DATA FOR THIS EXERCISE START
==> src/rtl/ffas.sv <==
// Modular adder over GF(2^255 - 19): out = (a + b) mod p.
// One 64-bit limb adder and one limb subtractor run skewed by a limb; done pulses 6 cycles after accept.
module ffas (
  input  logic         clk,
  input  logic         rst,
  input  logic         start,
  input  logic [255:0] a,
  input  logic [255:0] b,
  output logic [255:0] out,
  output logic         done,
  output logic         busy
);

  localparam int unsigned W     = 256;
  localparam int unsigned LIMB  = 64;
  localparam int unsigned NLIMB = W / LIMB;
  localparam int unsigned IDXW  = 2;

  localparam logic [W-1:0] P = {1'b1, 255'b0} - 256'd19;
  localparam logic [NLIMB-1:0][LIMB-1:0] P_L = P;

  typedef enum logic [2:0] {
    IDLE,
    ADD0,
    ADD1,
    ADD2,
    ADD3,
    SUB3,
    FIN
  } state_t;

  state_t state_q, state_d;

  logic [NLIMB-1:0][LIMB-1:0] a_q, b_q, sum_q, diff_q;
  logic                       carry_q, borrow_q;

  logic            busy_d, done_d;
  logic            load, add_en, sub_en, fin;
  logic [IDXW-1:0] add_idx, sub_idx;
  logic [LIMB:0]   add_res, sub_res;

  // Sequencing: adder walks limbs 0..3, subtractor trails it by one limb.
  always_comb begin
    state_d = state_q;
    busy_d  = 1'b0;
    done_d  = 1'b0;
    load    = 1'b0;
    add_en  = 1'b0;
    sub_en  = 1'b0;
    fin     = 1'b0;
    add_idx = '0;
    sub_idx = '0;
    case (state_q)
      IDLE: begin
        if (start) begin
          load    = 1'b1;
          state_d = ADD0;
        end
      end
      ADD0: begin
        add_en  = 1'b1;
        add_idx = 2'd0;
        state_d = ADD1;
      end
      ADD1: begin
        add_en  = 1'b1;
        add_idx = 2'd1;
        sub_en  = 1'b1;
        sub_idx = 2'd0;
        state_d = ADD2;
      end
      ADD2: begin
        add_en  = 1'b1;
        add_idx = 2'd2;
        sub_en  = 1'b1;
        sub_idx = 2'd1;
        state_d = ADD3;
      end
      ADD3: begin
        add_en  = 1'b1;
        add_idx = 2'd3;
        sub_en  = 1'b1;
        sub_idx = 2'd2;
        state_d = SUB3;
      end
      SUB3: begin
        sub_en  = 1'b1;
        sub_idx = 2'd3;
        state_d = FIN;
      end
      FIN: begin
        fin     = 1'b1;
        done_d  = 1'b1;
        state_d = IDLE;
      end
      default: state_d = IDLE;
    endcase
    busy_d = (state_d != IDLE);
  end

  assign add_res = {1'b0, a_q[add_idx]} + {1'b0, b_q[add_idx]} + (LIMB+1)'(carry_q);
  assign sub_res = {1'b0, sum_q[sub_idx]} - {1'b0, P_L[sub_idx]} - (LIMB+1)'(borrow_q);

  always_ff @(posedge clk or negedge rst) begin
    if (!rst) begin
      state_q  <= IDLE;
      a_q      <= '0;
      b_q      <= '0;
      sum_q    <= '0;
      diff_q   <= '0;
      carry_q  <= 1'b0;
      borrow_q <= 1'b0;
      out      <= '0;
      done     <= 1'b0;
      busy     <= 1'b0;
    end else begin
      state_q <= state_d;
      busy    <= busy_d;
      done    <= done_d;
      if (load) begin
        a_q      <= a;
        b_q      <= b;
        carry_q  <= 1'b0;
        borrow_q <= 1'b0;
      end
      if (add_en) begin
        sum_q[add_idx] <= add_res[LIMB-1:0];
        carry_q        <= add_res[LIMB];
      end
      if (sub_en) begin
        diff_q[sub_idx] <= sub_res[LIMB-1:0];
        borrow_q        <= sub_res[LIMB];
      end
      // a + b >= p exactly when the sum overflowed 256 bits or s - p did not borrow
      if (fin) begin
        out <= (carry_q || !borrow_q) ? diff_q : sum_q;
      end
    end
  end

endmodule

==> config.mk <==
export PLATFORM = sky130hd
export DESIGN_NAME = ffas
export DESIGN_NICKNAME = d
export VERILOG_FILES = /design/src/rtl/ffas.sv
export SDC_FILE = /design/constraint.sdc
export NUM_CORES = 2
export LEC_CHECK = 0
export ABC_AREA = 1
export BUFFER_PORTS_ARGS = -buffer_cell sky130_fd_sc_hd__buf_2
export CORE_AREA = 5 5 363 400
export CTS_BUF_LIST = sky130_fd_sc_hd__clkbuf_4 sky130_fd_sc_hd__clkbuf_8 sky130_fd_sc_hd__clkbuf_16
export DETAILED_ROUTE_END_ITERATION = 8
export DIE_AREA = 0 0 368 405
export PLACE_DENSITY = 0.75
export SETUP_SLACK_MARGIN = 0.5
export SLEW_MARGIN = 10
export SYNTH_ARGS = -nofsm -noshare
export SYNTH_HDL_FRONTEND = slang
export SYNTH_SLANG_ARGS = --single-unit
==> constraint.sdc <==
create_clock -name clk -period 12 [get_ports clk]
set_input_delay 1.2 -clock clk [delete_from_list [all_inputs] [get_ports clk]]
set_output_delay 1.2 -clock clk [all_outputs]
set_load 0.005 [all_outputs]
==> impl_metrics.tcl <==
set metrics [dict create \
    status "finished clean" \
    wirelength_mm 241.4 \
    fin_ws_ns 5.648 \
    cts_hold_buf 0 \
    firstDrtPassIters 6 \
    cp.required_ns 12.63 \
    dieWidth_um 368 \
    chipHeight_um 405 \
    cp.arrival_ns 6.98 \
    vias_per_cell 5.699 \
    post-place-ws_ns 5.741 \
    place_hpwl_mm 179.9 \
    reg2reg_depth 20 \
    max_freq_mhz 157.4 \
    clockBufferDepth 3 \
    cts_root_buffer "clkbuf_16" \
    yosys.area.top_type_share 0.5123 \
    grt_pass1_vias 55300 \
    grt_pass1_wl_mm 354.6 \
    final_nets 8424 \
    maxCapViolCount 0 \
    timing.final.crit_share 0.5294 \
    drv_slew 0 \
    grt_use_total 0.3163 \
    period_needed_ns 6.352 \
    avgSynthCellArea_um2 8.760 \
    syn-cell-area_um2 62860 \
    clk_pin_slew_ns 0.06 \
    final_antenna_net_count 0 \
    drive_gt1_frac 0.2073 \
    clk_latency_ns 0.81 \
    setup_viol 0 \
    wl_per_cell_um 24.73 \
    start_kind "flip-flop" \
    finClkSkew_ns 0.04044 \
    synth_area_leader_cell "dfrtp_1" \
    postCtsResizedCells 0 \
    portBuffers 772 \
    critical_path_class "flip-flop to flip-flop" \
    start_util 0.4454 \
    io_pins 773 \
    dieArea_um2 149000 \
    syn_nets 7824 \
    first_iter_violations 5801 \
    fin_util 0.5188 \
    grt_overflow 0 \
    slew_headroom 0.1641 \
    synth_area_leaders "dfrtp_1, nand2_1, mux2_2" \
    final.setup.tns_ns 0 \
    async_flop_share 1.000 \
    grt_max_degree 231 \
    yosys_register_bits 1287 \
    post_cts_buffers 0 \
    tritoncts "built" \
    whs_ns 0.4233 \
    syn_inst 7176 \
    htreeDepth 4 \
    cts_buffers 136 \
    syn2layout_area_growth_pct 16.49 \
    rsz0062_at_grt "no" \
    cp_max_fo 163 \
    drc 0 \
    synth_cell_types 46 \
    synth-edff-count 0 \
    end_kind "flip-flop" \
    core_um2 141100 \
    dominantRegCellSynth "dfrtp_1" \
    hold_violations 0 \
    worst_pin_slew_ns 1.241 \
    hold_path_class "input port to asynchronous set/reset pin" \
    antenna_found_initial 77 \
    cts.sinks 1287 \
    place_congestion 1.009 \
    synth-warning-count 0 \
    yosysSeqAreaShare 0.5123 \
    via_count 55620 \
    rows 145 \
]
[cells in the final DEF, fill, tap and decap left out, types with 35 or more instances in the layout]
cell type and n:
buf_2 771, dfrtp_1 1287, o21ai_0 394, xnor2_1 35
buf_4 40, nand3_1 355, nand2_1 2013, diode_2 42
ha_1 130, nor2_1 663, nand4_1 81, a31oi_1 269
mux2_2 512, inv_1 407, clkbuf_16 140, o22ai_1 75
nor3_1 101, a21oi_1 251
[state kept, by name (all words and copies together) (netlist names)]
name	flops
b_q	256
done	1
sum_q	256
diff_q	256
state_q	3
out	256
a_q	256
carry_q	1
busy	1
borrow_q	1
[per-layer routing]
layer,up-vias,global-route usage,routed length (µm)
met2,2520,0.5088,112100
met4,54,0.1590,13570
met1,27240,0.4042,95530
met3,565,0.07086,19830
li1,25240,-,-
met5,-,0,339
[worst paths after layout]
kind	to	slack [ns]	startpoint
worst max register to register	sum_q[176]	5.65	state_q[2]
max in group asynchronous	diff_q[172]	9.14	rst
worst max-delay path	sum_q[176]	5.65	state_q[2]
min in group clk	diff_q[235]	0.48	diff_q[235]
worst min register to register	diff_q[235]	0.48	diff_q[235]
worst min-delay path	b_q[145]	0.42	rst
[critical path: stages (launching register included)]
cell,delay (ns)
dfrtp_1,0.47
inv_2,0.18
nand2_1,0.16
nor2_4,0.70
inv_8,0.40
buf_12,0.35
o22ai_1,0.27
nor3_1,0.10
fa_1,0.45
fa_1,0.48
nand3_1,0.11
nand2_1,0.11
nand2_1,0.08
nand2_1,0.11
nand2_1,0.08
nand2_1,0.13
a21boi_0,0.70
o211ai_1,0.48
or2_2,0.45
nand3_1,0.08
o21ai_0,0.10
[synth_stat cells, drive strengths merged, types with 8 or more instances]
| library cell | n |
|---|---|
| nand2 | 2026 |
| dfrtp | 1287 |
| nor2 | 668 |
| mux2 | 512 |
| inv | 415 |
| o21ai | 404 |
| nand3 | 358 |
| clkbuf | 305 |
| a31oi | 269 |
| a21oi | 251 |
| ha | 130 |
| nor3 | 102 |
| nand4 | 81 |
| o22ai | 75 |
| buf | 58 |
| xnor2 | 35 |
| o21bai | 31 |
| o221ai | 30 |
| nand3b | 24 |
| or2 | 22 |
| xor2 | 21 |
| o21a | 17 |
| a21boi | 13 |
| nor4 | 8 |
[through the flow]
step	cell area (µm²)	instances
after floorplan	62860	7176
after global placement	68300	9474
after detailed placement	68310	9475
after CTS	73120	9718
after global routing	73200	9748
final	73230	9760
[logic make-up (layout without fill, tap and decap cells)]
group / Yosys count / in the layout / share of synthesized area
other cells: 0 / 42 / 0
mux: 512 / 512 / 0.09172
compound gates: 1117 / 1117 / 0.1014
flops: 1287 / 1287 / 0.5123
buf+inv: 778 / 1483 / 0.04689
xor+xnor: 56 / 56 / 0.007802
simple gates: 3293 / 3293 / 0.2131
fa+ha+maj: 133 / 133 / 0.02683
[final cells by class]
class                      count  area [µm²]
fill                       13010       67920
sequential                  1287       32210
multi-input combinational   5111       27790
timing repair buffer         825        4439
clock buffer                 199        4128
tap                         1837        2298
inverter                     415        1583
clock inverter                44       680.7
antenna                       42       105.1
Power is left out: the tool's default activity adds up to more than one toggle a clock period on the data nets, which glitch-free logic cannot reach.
DATA FOR THIS EXERCISE END
DATA FOR THIS EXERCISE START
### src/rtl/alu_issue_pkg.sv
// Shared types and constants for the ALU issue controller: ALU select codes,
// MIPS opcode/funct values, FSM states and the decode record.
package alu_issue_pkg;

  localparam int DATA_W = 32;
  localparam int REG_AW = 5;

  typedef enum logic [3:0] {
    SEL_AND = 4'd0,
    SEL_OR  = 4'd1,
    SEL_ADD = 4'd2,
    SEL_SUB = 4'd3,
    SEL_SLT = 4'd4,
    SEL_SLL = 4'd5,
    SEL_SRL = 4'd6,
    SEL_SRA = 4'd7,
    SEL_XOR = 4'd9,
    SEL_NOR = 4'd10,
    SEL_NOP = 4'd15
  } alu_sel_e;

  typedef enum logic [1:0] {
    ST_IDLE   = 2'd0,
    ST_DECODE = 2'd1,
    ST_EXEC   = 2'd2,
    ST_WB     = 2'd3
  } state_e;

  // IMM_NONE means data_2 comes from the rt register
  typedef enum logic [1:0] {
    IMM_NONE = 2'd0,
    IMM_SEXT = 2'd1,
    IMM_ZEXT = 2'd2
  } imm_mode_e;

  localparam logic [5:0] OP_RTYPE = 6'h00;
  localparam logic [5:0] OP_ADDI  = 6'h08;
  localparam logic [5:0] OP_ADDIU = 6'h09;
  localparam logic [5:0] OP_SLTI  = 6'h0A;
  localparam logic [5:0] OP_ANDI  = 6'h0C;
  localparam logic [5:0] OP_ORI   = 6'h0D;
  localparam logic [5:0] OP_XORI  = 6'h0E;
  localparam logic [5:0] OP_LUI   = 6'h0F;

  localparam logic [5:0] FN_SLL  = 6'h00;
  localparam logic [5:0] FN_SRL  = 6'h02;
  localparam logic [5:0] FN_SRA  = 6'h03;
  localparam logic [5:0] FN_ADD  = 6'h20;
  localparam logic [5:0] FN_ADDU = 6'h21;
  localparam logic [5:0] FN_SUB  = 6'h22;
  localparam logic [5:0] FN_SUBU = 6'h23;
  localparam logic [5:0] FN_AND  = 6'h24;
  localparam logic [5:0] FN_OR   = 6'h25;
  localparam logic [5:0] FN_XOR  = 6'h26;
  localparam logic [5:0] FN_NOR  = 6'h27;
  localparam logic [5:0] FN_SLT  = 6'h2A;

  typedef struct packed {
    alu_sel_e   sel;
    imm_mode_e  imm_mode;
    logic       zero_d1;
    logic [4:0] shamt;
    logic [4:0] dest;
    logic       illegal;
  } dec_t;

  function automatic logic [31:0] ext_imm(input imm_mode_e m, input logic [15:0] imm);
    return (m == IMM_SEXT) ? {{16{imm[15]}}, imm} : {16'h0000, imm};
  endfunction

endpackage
DATA FOR THIS EXERCISE END
WORK ITEM:
Reproduce exactly the entries above, limited to the lines from the one with "export CORE_AREA = 5 5 363 400" through the one with "create_clock -name clk", both included.

PROBLEM SOLUTION:
export CORE_AREA = 5 5 363 400
export CTS_BUF_LIST = sky130_fd_sc_hd__clkbuf_4 sky130_fd_sc_hd__clkbuf_8 sky130_fd_sc_hd__clkbuf_16
export DETAILED_ROUTE_END_ITERATION = 8
export DIE_AREA = 0 0 368 405
export PLACE_DENSITY = 0.75
export SETUP_SLACK_MARGIN = 0.5
export SLEW_MARGIN = 10
export SYNTH_ARGS = -nofsm -noshare
export SYNTH_HDL_FRONTEND = slang
export SYNTH_SLANG_ARGS = --single-unit
==> constraint.sdc <==
create_clock -name clk -period 12 [get_ports clk]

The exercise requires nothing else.